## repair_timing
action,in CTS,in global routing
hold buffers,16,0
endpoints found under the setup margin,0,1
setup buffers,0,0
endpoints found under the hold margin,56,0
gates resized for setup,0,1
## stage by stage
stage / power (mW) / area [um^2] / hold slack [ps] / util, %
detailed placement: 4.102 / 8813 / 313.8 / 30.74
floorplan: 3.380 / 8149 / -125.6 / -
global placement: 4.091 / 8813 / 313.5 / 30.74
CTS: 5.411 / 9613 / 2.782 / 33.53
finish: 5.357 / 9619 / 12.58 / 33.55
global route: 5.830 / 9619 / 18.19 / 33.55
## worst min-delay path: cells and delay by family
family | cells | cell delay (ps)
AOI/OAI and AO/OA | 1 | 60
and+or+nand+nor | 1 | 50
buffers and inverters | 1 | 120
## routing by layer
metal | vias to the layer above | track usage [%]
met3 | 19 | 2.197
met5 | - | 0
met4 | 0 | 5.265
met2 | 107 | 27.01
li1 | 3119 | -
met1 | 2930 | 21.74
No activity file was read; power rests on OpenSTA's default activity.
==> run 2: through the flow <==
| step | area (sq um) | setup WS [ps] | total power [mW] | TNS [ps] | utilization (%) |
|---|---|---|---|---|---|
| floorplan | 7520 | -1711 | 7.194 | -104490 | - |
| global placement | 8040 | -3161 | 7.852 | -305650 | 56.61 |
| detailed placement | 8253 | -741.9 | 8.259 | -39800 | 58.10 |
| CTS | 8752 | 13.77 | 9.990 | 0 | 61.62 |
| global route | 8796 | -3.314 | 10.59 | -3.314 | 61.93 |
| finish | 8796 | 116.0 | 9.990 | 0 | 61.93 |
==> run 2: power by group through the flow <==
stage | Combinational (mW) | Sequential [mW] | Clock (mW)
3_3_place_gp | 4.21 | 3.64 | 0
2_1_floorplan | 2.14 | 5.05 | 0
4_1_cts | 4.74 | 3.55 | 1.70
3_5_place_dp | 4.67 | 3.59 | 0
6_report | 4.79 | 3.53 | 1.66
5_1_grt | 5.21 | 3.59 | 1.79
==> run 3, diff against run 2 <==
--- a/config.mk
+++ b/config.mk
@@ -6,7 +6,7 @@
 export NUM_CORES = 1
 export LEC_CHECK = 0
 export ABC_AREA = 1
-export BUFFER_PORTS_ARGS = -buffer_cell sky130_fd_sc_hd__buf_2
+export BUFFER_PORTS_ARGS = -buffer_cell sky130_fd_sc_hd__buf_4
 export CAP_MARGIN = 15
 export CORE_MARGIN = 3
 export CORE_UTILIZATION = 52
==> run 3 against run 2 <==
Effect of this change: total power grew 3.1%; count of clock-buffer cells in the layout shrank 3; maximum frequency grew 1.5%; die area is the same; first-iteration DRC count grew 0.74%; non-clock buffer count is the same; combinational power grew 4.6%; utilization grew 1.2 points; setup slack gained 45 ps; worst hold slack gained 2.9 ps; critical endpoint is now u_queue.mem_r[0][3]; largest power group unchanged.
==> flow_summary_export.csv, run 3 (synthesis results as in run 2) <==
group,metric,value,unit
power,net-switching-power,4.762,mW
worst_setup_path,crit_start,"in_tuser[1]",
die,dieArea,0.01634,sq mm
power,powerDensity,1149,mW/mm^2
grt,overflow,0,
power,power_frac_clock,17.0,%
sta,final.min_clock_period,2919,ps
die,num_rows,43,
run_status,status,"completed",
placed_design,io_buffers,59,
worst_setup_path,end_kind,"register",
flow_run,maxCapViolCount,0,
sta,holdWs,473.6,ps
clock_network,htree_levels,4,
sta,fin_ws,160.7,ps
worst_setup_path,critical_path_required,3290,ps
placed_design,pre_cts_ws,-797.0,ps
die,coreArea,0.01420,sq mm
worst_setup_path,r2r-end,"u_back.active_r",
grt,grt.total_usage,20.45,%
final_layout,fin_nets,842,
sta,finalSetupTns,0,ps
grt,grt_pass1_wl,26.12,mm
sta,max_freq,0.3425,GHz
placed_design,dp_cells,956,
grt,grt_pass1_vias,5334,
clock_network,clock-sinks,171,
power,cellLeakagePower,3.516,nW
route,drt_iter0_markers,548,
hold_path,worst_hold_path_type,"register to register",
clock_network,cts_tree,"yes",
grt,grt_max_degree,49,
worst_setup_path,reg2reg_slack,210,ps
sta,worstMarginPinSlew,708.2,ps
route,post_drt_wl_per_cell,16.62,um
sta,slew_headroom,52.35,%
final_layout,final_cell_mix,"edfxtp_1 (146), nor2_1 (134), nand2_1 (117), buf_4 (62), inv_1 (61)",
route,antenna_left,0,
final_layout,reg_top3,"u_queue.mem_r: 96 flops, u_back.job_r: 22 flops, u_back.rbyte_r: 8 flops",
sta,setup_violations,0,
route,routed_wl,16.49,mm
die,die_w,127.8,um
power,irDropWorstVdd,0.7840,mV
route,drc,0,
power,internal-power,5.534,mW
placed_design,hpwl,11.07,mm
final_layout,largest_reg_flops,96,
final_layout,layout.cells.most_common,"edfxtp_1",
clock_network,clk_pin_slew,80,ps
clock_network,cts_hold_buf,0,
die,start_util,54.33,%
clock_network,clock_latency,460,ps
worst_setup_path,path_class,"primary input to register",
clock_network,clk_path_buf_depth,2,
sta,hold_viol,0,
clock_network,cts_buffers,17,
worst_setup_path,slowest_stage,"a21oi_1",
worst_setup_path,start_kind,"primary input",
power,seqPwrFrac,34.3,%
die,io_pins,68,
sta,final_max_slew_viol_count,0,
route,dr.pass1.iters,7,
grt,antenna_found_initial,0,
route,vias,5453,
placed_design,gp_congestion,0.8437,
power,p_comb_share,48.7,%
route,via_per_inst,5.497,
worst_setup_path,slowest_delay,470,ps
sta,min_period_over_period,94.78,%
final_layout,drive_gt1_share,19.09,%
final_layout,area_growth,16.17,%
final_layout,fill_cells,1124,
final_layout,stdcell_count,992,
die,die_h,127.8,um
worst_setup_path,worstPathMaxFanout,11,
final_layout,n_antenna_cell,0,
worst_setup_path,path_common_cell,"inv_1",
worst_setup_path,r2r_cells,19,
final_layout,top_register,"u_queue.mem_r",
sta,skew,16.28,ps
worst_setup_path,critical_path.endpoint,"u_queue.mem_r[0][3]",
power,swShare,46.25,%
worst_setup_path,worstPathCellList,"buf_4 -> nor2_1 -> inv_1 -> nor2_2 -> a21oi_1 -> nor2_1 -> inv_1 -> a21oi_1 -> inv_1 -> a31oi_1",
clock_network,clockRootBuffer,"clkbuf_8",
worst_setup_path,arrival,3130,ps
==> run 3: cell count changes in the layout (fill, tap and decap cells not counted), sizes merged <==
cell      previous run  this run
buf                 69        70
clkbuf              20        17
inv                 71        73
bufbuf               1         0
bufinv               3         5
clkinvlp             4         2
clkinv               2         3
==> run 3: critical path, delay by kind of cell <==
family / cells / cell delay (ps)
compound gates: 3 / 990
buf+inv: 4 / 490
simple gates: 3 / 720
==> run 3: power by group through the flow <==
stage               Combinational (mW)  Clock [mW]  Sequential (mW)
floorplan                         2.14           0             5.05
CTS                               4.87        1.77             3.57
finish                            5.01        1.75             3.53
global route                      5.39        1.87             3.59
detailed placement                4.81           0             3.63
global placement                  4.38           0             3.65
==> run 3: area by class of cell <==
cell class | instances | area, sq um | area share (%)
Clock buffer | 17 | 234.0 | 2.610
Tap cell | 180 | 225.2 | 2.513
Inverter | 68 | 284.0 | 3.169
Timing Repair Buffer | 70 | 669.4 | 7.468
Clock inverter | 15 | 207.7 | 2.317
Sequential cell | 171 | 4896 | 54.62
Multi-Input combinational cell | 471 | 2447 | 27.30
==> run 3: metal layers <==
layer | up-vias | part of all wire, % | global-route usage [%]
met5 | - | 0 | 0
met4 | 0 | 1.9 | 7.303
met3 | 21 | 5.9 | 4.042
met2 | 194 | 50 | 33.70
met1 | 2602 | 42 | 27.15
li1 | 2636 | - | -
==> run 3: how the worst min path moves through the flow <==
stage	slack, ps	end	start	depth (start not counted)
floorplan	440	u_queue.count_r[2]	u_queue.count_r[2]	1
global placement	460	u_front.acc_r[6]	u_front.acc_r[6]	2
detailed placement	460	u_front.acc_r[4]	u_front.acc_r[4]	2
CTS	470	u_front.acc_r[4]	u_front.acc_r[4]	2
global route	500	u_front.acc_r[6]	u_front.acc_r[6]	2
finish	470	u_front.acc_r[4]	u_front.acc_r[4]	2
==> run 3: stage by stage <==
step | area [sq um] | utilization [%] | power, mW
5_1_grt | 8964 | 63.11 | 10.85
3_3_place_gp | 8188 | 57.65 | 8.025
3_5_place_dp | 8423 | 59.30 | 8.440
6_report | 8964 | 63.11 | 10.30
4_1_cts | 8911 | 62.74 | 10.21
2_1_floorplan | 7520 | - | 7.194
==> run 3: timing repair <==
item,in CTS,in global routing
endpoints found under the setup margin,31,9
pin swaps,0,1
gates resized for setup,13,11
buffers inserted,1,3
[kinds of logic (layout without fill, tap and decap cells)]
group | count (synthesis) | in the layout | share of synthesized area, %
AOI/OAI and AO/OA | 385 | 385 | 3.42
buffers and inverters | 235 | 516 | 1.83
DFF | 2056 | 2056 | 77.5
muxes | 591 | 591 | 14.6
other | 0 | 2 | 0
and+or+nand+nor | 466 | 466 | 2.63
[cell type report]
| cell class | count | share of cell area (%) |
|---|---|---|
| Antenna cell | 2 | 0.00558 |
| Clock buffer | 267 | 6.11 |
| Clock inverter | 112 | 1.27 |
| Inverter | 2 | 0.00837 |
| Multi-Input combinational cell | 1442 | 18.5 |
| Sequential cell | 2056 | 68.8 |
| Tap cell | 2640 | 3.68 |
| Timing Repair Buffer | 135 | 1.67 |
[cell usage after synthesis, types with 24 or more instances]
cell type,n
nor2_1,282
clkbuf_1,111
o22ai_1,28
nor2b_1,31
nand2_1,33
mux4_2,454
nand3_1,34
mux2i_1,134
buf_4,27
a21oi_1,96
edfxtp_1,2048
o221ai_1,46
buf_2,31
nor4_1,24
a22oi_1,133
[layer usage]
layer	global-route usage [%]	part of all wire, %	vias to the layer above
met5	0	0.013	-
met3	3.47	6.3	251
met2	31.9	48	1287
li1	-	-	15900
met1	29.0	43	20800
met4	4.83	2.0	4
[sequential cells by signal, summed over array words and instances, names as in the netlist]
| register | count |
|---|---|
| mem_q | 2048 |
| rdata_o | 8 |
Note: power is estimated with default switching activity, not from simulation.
[config.mk]
export PLATFORM = sky130hd
export DESIGN_NAME = input_edge_debounce_long_press
export DESIGN_NICKNAME = d
export VERILOG_FILES = /design/src/hw/rtl/iedb_pkg.sv /design/src/hw/rtl/iedb_lane.sv /design/src/hw/rtl/iedb_button.sv /design/src/hw/rtl/input_edge_debounce_long_press.sv
export SDC_FILE = /design/constraint.sdc
export NUM_CORES = 1
export LEC_CHECK = 0
export BUFFER_PORTS_ARGS = -buffer_cell sky130_fd_sc_hd__buf_2
export CAP_MARGIN = 20
export CORE_UTILIZATION = 59
export DETAILED_ROUTE_END_ITERATION = 8
export PLACE_DENSITY = 0.81
export SLEW_MARGIN = 20
export SYNTH_ARGS = -nofsm -noshare
export SYNTH_HDL_FRONTEND = slang
export SYNTH_SLANG_ARGS = --single-unit
[constraint.sdc]
create_clock -name clk -period 9.4 [get_ports clk]
set_input_delay 0.47 -clock clk [delete_from_list [all_inputs] [get_ports clk]]
set_output_delay 0.47 -clock clk [all_outputs]
set_load 0.1 [all_outputs]
[src/hw/rtl/iedb_pkg.sv]
package iedb_pkg;

  localparam int NUM_INPUTS_DEFAULT = 8;
  localparam int MAX_LANES = 8;
  localparam int TIME_W = 32;
  localparam int DEBOUNCE_W = 16;
  localparam int LONG_PRESS_W = 20;

  localparam logic [DEBOUNCE_W-1:0] DEBOUNCE_RESET = 16'd50;
  localparam logic [LONG_PRESS_W-1:0] LONG_PRESS_RESET = 20'd3000;

  localparam logic [1:0] CMD_SAMPLE = 2'd0;
  localparam logic [1:0] CMD_TICK = 2'd1;
  localparam logic [1:0] CMD_PRELOAD = 2'd2;
  localparam logic [1:0] CMD_NOP = 2'd3;

  localparam logic REG_DEBOUNCE = 1'b0;
  localparam logic REG_LONG_PRESS = 1'b1;

  // Decoded command, shared by every lane and the button timer.
  typedef struct packed {
    logic sample;
    logic tick;
    logic preload;
  } op_t;

endpackage

[src/hw/rtl/iedb_lane.sv]
module iedb_lane
  import iedb_pkg::*;
(
  input  logic                  clk,
  input  logic                  rst,
  input  logic                  advance,
  input  op_t                   op,
  input  logic                  level,
  input  logic [TIME_W-1:0]     time_now,
  input  logic [TIME_W-1:0]     time_upd,
  input  logic [DEBOUNCE_W-1:0] debounce_ticks,
  output logic                  stored_next,
  output logic                  open_next,
  output logic                  latched_next
);

  logic              stored;
  logic              open;
  logic              latched;
  logic [TIME_W-1:0] stamp;
  logic [TIME_W-1:0] stamp_next;
  logic [TIME_W-1:0] elapsed;
  logic              open_cmd;

  always_comb begin
    stored_next = stored;
    open_cmd    = open;
    latched_next = latched;
    stamp_next  = stamp;
    if (op.sample && (level != stored)) begin
      stored_next = level;
      if (open) begin
        open_cmd = 1'b0;
      end else begin
        open_cmd     = 1'b1;
        stamp_next   = time_now;
        latched_next = ~level;
      end
    end else if (op.preload) begin
      stored_next  = level;
      latched_next = ~level;
      open_cmd     = 1'b0;
    end
    // Windows close once they have been open for the full debounce time.
    elapsed   = time_upd - stamp_next;
    open_next = open_cmd && (elapsed < {{(TIME_W-DEBOUNCE_W){1'b0}}, debounce_ticks});
  end

  always_ff @(posedge clk) begin
    if (rst) begin
      stored  <= 1'b0;
      open    <= 1'b0;
      latched <= 1'b0;
    end else if (advance) begin
      stored  <= stored_next;
      open    <= open_next;
      latched <= latched_next;
    end
  end

  always_ff @(posedge clk) begin
    if (advance) begin
      stamp <= stamp_next;
    end
  end

endmodule

[src/hw/rtl/iedb_button.sv]
module iedb_button
  import iedb_pkg::*;
(
  input  logic                    clk,
  input  logic                    rst,
  input  logic                    advance,
  input  op_t                     op,
  input  logic                    level,
  input  logic [TIME_W-1:0]       time_upd,
  input  logic [LONG_PRESS_W-1:0] long_press_ticks,
  output logic                    held_next,
  output logic                    long_press
);

  logic              button;
  logic              button_next;
  logic              timing;
  logic [TIME_W-1:0] stamp;
  logic [TIME_W-1:0] stamp_next;
  logic [TIME_W-1:0] elapsed;
  logic              reached;

  always_comb begin
    button_next = button;
    held_next   = timing;
    stamp_next  = stamp;
    long_press  = 1'b0;
    // A fresh press has zero elapsed time; otherwise measure from the stored stamp.
    elapsed = time_upd - stamp;
    if (op.sample && (level != button) && !level) begin
      elapsed = '0;
    end
    reached = (elapsed >= {{(TIME_W-LONG_PRESS_W){1'b0}}, long_press_ticks});
    if (op.sample && (level != button)) begin
      button_next = level;
      if (level) begin
        if (timing) begin
          held_next  = 1'b0;
          long_press = reached;
        end
      end else begin
        stamp_next = time_upd;
        held_next  = 1'b1;
      end
    end else if (op.preload) begin
      button_next = level;
      held_next   = 1'b0;
    end
    if (held_next && reached) begin
      held_next  = 1'b0;
      long_press = 1'b1;
    end
  end

  always_ff @(posedge clk) begin
    if (rst) begin
      button <= 1'b1;
      timing <= 1'b0;
    end else if (advance) begin
      button <= button_next;
      timing <= held_next;
    end
  end

  always_ff @(posedge clk) begin
    if (advance) begin
      stamp <= stamp_next;
    end
  end

endmodule

[src/hw/rtl/input_edge_debounce_long_press.sv]
// A word accepted at s_* goes through the input register, then the result register, before
// it is presented on m_*. Throughput: one word per cycle unless m_* stalls, which holds
// it in the input register; the result register frees up in the cycle it is taken.
// Reset (rst, synchronous, active high) clears levels, windows, latched copy, time and
// button timing, sets the button to released and restores the default thresholds.
module input_edge_debounce_long_press
  import iedb_pkg::*;
#(
  parameter int NUM_INPUTS = NUM_INPUTS_DEFAULT
) (
  input  logic        clk,
  input  logic        rst,
  input  logic        s_tvalid,
  output logic        s_tready,
  input  logic [15:0] s_tdata,   // [7:0] sampled_levels, [8] button_level, rest zero
  input  logic [1:0]  s_tuser,   // [1:0] command
  output logic        m_tvalid,
  input  logic        m_tready,
  output logic [31:0] m_tdata,   // [7:0] current_levels, [15:8] latched_active_low,
                                 // [23:16] window_open_mask, [24] button_held,
                                 // [25] long_press, rest zero
  input  logic        cfg_valid,
  output logic        cfg_ready,
  input  logic        cfg_index,
  input  logic [31:0] cfg_data
);

  localparam int LANES = (NUM_INPUTS < MAX_LANES) ? NUM_INPUTS : MAX_LANES;

  logic                    in_valid;
  logic [1:0]              in_cmd;
  logic [MAX_LANES-1:0]    in_levels;
  logic                    in_button;
  logic                    advance;
  op_t                     op;
  logic [TIME_W-1:0]       time_now;
  logic [TIME_W-1:0]       time_upd;
  logic [DEBOUNCE_W-1:0]   debounce_ticks;
  logic [LONG_PRESS_W-1:0] long_press_ticks;
  logic [MAX_LANES-1:0]    levels_next;
  logic [MAX_LANES-1:0]    open_next;
  logic [MAX_LANES-1:0]    latched_next;
  logic                    held_next;
  logic                    long_press;

  assign advance   = in_valid && (!m_tvalid || m_tready);
  assign s_tready  = !in_valid || advance;
  assign cfg_ready = 1'b1;

  always_ff @(posedge clk) begin
    if (rst) begin
      in_valid <= 1'b0;
    end else if (s_tready) begin
      in_valid <= s_tvalid;
    end
  end

  always_ff @(posedge clk) begin
    if (s_tready && s_tvalid) begin
      in_cmd    <= s_tuser;
      in_levels <= s_tdata[7:0];
      in_button <= s_tdata[8];
    end
  end

  always_ff @(posedge clk) begin
    if (rst) begin
      debounce_ticks   <= DEBOUNCE_RESET;
      long_press_ticks <= LONG_PRESS_RESET;
    end else if (cfg_valid) begin
      case (cfg_index)
        REG_DEBOUNCE:   debounce_ticks   <= cfg_data[DEBOUNCE_W-1:0];
        REG_LONG_PRESS: long_press_ticks <= cfg_data[LONG_PRESS_W-1:0];
        default: ;
      endcase
    end
  end

  always_comb begin
    op = '0;
    case (in_cmd)
      CMD_SAMPLE:  op.sample  = 1'b1;
      CMD_TICK:    op.tick    = 1'b1;
      CMD_PRELOAD: op.preload = 1'b1;
      CMD_NOP:     op = '0;
      default:     op = '0;
    endcase
  end

  assign time_upd = op.tick ? (time_now + 32'd1) : time_now;

  always_ff @(posedge clk) begin
    if (rst) begin
      time_now <= '0;
    end else if (advance) begin
      time_now <= time_upd;
    end
  end

  for (genvar i = 0; i < MAX_LANES; i++) begin : g_lane
    if (i < LANES) begin : g_used
      iedb_lane u_lane (
        .clk            (clk),
        .rst            (rst),
        .advance        (advance),
        .op             (op),
        .level          (in_levels[i]),
        .time_now       (time_now),
        .time_upd       (time_upd),
        .debounce_ticks (debounce_ticks),
        .stored_next    (levels_next[i]),
        .open_next      (open_next[i]),
        .latched_next   (latched_next[i])
      );
    end else begin : g_unused
      // Inputs beyond the configured count read as zero everywhere.
      assign levels_next[i]  = 1'b0;
      assign open_next[i]    = 1'b0;
      assign latched_next[i] = 1'b0;
    end
  end

  iedb_button u_button (
    .clk              (clk),
    .rst              (rst),
    .advance          (advance),
    .op               (op),
    .level            (in_button),
    .time_upd         (time_upd),
    .long_press_ticks (long_press_ticks),
    .held_next        (held_next),
    .long_press       (long_press)
  );

  always_ff @(posedge clk) begin
    if (rst) begin
      m_tvalid <= 1'b0;
    end else if (advance) begin
      m_tvalid <= 1'b1;
    end else if (m_tready) begin
      m_tvalid <= 1'b0;
    end
  end

  always_ff @(posedge clk) begin
    if (advance) begin
      m_tdata <= {6'd0, long_press, held_next, open_next, latched_next, levels_next};
    end
  end

endmodule
## config.mk

```make
export PLATFORM = sky130hd
export DESIGN_NAME = rmq_div_pipe
export DESIGN_NICKNAME = d
export VERILOG_FILES = /design/src/rtl/rmq_div_pipe.sv
export SDC_FILE = /design/constraint.sdc
export NUM_CORES = 2
export LEC_CHECK = 0
export BUFFER_PORTS_ARGS = -buffer_cell sky130_fd_sc_hd__buf_2
export CAP_MARGIN = 0
export CORE_MARGIN = 2
export CORE_UTILIZATION = 40
export DETAILED_ROUTE_END_ITERATION = 12
export GPL_ROUTABILITY_DRIVEN = 1
export PLACE_DENSITY = 0.61
export SLEW_MARGIN = 20
export SYNTH_ARGS = -nofsm -noshare
export SYNTH_HDL_FRONTEND = slang
export SYNTH_SLANG_ARGS = --single-unit
```

## constraint.sdc

```tcl
create_clock -name i_clk -period 3.8 [get_ports i_clk]
set_input_delay 0.19 -clock i_clk [delete_from_list [all_inputs] [get_ports i_clk]]
set_output_delay 0.19 -clock i_clk [all_outputs]
set_load 0.005 [all_outputs]
```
__________________________________________________
**Task brief:** In the listing above, locate the line containing "floorplan: 3.380 /" and the line containing "met4 | 0 | 5.265", then transcribe both and every line between them verbatim.

**Output of the exercise:**
floorplan: 3.380 / 8149 / -125.6 / -
global placement: 4.091 / 8813 / 313.5 / 30.74
CTS: 5.411 / 9613 / 2.782 / 33.53
finish: 5.357 / 9619 / 12.58 / 33.55
global route: 5.830 / 9619 / 18.19 / 33.55
## worst min-delay path: cells and delay by family
family | cells | cell delay (ps)
AOI/OAI and AO/OA | 1 | 60
and+or+nand+nor | 1 | 50
buffers and inverters | 1 | 120
## routing by layer
metal | vias to the layer above | track usage [%]
met3 | 19 | 2.197
met5 | - | 0
met4 | 0 | 5.265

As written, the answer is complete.